◆ **Exercise objective**
The answer must consist only of the lines from the line with "- Final Hold Fails: 5" to the line with "No activity file", both included, exactly as they stand below.

◆ **Given entries**

────

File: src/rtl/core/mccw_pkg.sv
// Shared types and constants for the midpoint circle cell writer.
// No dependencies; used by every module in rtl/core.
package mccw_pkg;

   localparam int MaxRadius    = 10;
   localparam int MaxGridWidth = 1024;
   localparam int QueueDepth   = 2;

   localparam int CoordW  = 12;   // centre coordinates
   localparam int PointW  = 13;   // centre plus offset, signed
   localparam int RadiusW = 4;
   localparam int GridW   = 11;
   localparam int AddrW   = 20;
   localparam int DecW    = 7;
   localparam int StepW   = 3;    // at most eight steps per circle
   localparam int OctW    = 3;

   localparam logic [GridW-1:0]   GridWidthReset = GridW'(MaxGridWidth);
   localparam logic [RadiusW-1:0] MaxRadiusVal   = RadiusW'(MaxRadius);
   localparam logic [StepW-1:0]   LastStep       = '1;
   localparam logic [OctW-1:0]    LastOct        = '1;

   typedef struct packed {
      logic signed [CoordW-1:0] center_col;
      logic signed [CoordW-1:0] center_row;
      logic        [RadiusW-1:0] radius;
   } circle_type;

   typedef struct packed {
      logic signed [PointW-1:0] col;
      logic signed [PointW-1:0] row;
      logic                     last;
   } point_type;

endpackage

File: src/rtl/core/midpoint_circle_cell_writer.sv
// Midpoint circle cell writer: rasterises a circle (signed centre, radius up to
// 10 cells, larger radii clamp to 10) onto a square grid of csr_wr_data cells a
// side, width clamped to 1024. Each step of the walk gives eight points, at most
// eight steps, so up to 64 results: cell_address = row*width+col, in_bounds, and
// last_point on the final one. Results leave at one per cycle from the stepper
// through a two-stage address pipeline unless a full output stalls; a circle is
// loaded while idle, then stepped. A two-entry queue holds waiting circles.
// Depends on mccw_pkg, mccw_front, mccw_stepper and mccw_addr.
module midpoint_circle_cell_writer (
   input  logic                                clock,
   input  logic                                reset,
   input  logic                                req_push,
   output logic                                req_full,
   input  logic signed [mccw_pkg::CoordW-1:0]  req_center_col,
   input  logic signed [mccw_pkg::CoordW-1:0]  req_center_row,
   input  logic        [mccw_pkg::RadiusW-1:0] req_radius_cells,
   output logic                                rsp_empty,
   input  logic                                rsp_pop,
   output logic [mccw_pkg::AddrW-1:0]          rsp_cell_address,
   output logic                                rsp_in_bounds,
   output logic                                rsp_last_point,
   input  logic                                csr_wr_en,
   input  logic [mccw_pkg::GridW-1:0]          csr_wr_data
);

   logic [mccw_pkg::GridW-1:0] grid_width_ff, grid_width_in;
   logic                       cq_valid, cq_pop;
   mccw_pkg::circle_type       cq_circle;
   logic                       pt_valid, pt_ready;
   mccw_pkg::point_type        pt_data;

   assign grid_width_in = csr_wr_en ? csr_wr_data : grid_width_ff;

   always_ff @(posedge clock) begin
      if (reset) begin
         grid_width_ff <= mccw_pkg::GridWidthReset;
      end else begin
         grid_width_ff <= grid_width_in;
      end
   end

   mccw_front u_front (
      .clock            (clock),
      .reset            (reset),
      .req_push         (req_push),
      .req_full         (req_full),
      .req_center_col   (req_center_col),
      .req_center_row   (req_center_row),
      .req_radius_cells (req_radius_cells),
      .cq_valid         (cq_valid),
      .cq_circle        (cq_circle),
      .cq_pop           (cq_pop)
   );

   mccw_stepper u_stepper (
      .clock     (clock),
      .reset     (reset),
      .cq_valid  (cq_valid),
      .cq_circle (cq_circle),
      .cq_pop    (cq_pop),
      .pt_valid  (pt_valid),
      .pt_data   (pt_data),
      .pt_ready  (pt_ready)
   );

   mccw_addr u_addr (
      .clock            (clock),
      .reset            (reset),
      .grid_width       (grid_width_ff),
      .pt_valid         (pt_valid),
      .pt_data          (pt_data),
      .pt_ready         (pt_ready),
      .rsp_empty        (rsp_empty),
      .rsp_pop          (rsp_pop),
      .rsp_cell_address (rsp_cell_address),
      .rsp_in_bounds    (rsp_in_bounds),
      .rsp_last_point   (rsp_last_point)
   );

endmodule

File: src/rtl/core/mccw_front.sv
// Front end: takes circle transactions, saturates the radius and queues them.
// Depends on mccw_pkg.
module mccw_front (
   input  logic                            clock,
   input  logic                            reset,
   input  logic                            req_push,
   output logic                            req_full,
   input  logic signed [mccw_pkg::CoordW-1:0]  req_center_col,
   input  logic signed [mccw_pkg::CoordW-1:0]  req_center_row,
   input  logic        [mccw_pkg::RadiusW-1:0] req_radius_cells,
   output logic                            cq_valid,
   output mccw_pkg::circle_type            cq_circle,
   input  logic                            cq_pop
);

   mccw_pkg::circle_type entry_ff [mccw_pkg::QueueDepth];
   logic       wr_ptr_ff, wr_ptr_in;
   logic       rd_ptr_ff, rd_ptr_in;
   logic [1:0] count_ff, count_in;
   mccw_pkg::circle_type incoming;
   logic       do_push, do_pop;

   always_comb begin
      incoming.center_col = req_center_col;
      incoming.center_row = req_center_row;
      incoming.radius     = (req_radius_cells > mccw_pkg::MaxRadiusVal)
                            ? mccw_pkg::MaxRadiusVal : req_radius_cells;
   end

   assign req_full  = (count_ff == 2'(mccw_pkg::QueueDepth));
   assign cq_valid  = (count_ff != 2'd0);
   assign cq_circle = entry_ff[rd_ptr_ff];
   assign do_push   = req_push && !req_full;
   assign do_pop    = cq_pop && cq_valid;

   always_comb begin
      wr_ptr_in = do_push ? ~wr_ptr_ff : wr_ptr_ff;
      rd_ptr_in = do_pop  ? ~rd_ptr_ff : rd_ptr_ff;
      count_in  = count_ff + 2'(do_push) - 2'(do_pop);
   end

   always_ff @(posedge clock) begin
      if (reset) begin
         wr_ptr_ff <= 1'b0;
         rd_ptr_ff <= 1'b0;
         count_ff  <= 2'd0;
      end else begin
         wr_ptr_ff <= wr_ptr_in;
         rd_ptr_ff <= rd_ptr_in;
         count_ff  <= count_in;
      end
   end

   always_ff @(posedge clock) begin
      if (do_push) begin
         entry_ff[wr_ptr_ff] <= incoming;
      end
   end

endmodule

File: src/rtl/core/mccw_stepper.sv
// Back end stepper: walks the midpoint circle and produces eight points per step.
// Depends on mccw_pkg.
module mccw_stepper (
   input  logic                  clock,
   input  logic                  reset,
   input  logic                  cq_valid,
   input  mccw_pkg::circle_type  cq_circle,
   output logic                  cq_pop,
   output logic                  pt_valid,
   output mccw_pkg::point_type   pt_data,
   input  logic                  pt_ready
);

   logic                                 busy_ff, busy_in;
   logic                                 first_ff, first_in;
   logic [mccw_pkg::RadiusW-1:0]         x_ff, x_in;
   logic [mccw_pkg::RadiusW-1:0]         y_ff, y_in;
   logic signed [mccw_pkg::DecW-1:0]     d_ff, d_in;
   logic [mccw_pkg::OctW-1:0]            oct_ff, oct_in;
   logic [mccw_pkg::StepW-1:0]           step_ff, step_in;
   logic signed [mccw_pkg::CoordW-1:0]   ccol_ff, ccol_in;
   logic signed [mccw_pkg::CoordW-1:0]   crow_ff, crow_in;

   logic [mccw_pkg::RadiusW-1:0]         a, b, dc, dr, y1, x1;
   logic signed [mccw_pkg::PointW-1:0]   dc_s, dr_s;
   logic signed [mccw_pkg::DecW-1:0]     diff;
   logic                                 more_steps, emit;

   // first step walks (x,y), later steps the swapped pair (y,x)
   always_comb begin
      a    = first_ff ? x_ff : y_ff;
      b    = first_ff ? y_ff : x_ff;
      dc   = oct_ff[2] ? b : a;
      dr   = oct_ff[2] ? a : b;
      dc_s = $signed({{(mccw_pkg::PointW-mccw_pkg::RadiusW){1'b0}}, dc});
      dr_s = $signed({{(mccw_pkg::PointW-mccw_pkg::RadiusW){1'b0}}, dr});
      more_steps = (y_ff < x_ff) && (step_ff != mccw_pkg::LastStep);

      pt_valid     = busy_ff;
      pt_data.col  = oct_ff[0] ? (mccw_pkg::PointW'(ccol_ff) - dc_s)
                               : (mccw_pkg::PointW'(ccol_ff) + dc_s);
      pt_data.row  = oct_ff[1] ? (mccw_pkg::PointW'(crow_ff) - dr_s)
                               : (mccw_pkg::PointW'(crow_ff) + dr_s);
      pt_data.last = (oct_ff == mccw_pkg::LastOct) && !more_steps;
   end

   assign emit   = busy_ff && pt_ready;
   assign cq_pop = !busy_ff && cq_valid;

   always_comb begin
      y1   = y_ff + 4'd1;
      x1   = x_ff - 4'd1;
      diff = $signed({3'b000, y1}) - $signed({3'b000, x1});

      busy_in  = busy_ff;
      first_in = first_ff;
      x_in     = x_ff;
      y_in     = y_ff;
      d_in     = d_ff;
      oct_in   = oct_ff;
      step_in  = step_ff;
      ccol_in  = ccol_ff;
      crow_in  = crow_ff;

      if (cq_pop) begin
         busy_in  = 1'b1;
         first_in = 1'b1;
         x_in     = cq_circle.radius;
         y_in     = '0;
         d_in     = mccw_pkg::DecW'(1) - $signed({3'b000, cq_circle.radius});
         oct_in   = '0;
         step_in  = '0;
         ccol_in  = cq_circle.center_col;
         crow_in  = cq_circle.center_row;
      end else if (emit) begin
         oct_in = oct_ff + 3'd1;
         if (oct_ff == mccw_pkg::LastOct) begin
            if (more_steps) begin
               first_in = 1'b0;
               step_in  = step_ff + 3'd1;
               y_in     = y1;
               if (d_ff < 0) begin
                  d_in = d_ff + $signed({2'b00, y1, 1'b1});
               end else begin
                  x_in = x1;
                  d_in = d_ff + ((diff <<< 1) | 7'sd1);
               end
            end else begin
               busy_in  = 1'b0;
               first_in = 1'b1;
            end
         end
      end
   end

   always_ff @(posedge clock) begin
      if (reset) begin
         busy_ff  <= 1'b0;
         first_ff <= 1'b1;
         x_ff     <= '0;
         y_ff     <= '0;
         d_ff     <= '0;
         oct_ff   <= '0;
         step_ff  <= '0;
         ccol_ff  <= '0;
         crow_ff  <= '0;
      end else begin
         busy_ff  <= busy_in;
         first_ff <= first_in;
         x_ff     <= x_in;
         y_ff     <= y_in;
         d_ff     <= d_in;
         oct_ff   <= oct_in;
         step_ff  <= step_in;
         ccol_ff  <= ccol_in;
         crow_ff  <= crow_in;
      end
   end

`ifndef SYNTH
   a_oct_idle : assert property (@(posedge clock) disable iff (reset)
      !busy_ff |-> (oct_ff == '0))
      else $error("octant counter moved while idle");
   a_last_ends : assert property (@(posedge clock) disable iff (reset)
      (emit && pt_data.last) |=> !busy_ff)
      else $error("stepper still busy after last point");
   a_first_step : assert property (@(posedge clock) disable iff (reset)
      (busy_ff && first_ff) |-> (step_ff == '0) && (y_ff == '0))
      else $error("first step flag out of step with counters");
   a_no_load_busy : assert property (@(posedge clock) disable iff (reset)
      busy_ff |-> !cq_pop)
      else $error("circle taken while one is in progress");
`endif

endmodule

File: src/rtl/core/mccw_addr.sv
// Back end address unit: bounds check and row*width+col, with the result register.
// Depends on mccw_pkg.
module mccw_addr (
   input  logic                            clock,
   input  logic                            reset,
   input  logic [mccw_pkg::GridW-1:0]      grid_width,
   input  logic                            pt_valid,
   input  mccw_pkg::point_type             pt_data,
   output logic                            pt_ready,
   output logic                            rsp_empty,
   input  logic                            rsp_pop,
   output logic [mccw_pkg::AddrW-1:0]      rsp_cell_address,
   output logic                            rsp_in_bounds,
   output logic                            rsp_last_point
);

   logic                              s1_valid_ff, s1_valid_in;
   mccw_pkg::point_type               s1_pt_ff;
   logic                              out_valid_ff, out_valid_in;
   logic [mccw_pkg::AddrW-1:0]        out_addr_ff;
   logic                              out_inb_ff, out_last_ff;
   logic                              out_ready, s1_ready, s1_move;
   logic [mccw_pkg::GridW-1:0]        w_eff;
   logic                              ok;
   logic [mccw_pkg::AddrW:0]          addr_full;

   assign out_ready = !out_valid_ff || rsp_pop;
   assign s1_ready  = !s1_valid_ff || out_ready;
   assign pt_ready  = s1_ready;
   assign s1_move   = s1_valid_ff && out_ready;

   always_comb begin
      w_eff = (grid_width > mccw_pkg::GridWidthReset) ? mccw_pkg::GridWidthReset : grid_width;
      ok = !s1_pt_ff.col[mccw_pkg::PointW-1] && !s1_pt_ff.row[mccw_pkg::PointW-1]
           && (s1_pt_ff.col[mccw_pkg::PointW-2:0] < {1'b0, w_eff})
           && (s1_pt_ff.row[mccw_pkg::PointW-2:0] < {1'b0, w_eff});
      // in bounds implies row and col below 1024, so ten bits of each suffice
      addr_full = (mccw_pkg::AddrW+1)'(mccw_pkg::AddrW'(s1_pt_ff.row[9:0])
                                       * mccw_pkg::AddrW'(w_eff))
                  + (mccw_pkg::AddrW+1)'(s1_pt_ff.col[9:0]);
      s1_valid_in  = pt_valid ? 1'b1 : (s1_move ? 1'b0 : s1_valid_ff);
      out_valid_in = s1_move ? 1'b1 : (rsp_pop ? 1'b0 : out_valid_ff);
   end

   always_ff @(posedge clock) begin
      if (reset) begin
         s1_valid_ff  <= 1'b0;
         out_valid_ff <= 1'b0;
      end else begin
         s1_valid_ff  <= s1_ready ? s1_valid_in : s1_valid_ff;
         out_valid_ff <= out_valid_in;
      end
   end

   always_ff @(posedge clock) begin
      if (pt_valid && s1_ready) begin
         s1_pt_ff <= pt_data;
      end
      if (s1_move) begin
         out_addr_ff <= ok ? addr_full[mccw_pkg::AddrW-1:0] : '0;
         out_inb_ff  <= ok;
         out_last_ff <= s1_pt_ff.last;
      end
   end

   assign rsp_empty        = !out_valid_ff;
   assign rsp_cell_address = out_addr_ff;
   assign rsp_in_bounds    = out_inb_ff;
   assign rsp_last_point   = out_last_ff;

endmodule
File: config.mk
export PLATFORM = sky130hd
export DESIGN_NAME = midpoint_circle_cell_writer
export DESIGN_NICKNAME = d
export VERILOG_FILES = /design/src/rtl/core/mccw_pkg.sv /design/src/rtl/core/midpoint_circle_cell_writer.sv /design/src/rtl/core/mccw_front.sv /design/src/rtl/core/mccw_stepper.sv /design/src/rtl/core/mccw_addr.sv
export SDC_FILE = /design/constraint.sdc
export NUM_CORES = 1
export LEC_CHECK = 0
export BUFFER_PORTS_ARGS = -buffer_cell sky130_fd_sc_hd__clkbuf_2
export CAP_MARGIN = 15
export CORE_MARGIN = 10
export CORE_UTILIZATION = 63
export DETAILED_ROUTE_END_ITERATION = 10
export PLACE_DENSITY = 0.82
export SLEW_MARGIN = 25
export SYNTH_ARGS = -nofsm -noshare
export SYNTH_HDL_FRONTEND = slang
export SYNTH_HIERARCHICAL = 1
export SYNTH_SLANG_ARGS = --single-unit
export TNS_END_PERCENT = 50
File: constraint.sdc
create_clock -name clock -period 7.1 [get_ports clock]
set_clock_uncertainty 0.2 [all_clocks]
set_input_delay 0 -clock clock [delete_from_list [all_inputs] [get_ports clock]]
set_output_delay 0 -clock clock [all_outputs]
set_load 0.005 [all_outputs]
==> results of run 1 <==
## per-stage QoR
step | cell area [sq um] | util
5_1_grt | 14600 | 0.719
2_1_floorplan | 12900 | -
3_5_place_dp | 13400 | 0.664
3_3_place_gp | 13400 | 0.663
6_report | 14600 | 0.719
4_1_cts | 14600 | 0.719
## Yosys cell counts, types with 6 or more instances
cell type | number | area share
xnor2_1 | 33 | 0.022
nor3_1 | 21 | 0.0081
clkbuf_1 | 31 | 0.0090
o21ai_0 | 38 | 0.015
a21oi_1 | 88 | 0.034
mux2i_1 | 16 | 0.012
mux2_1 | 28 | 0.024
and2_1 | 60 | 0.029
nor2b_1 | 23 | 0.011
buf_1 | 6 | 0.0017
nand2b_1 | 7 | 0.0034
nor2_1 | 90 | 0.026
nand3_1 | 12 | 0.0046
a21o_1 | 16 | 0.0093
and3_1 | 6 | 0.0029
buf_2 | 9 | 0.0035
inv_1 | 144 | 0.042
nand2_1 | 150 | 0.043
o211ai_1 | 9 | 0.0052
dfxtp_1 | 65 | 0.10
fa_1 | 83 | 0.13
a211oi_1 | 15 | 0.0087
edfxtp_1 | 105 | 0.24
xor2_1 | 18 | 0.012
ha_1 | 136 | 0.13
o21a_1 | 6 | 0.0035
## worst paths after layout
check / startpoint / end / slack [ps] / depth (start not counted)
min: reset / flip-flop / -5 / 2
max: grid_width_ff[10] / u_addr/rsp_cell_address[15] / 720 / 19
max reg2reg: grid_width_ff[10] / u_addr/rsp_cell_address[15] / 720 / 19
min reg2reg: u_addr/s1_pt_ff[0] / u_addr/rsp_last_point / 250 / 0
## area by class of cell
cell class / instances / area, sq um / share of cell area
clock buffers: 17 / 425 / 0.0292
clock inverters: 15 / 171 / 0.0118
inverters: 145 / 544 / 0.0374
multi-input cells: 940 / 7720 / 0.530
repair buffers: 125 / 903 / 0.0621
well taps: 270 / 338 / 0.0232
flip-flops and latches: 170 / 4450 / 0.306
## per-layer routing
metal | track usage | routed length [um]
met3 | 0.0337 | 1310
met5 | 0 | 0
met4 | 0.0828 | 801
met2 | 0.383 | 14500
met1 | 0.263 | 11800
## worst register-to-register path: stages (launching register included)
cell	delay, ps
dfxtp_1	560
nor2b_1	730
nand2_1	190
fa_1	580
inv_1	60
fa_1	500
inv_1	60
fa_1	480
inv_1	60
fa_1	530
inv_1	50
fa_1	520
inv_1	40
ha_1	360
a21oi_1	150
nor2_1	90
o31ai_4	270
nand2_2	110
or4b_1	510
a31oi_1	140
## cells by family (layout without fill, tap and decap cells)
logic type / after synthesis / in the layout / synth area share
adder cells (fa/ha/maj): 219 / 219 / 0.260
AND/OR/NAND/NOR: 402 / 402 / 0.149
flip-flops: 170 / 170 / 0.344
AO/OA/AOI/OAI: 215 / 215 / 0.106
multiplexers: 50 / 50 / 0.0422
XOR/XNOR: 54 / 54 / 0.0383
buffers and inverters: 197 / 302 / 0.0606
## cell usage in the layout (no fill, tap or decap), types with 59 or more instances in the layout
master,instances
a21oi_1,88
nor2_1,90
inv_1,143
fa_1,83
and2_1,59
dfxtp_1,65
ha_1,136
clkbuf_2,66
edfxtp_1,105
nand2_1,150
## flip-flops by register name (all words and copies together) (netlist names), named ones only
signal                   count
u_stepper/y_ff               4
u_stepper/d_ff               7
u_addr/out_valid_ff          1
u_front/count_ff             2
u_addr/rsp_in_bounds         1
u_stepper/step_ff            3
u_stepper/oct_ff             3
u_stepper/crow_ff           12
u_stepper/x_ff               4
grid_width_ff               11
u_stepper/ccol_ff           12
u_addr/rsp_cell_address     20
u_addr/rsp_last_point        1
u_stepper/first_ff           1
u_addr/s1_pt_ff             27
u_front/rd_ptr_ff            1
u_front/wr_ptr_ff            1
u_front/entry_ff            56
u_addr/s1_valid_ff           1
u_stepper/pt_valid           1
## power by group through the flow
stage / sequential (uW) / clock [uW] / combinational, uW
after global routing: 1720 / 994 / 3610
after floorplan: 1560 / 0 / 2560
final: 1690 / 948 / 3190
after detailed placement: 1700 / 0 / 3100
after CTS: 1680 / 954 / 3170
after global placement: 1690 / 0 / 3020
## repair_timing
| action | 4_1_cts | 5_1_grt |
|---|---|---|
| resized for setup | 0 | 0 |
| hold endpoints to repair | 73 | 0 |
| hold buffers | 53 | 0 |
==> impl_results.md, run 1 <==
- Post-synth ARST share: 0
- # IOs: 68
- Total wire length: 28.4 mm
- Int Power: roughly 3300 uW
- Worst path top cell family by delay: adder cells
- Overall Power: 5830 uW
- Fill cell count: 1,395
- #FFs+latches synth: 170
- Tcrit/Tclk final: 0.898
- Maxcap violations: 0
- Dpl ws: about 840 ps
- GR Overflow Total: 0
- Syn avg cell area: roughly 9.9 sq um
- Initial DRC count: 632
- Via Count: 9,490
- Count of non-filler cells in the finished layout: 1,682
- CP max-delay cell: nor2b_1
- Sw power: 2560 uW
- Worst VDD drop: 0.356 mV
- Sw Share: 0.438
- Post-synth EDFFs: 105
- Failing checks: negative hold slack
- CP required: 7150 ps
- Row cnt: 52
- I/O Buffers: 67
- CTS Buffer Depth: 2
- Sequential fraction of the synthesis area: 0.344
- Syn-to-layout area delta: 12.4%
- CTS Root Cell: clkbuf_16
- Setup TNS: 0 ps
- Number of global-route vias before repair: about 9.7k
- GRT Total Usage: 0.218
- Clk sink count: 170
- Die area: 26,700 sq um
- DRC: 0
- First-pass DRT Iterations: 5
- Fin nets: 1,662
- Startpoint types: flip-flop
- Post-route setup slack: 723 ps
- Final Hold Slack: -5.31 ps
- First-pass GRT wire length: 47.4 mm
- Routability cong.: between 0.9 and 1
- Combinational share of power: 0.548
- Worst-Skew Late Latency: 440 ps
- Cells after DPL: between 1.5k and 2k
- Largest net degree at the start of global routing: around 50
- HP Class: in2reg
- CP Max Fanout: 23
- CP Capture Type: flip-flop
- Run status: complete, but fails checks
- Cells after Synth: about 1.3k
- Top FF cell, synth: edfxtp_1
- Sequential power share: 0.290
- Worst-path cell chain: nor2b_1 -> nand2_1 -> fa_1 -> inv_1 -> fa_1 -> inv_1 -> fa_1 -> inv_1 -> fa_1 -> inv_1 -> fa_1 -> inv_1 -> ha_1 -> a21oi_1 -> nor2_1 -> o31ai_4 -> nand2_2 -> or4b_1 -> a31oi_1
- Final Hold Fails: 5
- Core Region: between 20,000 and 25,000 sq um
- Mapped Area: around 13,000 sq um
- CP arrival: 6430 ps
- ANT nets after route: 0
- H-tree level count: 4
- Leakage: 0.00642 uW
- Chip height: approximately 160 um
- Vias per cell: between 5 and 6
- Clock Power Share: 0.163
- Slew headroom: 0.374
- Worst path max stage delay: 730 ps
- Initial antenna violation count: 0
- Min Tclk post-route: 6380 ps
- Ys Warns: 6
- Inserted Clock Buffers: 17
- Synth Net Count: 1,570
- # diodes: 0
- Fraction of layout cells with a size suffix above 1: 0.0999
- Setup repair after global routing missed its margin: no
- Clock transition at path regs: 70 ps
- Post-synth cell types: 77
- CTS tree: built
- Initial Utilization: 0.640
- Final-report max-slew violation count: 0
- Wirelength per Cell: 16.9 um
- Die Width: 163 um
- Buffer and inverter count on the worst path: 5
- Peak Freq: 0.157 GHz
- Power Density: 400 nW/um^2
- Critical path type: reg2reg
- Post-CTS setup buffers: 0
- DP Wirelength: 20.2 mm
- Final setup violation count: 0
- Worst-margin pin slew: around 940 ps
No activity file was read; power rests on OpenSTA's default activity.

────

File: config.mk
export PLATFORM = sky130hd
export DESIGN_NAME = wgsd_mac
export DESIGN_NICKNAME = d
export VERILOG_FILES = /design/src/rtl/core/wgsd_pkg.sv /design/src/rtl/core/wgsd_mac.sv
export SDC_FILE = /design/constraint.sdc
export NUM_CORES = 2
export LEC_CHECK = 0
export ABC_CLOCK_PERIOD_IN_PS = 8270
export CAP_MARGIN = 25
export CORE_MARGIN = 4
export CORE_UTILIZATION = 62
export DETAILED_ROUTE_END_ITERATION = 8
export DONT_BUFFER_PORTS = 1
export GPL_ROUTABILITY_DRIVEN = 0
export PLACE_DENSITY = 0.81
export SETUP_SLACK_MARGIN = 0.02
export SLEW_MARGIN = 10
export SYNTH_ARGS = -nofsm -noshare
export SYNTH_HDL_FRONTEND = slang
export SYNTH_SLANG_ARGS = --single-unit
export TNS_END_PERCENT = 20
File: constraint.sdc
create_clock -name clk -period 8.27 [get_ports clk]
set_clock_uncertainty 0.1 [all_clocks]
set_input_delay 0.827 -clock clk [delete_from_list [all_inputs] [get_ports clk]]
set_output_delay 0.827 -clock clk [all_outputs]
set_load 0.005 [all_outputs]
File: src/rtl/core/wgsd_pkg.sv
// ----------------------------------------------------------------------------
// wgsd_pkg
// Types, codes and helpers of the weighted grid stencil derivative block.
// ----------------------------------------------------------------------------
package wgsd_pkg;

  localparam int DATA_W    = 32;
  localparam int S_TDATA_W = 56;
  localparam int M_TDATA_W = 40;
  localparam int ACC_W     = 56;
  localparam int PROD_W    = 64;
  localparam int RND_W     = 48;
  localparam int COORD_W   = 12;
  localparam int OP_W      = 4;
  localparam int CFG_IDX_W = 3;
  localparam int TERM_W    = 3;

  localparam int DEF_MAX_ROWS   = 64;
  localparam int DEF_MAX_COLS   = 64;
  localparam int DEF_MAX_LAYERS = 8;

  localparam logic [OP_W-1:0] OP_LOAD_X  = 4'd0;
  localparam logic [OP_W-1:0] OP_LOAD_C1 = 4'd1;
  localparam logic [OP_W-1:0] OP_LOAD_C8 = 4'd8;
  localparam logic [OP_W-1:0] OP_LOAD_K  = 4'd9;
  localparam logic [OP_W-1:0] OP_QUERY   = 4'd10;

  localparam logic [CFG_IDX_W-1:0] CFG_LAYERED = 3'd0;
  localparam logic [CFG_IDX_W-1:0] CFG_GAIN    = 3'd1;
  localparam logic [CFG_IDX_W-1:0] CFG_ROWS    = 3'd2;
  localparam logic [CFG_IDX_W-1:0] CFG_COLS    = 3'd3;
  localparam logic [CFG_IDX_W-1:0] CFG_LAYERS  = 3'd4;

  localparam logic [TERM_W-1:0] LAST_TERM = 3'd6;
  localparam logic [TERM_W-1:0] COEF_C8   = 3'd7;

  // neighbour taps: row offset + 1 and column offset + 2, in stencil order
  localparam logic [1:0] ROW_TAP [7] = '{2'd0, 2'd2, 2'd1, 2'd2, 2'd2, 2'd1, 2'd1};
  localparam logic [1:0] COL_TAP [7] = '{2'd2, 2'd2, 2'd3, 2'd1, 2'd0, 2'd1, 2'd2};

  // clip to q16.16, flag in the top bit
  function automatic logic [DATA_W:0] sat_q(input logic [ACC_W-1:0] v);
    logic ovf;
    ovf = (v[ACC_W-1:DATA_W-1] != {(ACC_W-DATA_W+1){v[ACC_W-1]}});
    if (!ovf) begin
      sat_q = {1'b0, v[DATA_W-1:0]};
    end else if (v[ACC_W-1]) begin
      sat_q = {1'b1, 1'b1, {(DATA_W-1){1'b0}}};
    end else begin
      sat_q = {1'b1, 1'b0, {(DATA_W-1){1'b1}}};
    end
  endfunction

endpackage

────

◆ **Exercise solution**
- Final Hold Fails: 5
- Core Region: between 20,000 and 25,000 sq um
- Mapped Area: around 13,000 sq um
- CP arrival: 6430 ps
- ANT nets after route: 0
- H-tree level count: 4
- Leakage: 0.00642 uW
- Chip height: approximately 160 um
- Vias per cell: between 5 and 6
- Clock Power Share: 0.163
- Slew headroom: 0.374
- Worst path max stage delay: 730 ps
- Initial antenna violation count: 0
- Min Tclk post-route: 6380 ps
- Ys Warns: 6
- Inserted Clock Buffers: 17
- Synth Net Count: 1,570
- # diodes: 0
- Fraction of layout cells with a size suffix above 1: 0.0999
- Setup repair after global routing missed its margin: no
- Clock transition at path regs: 70 ps
- Post-synth cell types: 77
- CTS tree: built
- Initial Utilization: 0.640
- Final-report max-slew violation count: 0
- Wirelength per Cell: 16.9 um
- Die Width: 163 um
- Buffer and inverter count on the worst path: 5
- Peak Freq: 0.157 GHz
- Power Density: 400 nW/um^2
- Critical path type: reg2reg
- Post-CTS setup buffers: 0
- DP Wirelength: 20.2 mm
- Final setup violation count: 0
- Worst-margin pin slew: around 940 ps
No activity file was read; power rests on OpenSTA's default activity.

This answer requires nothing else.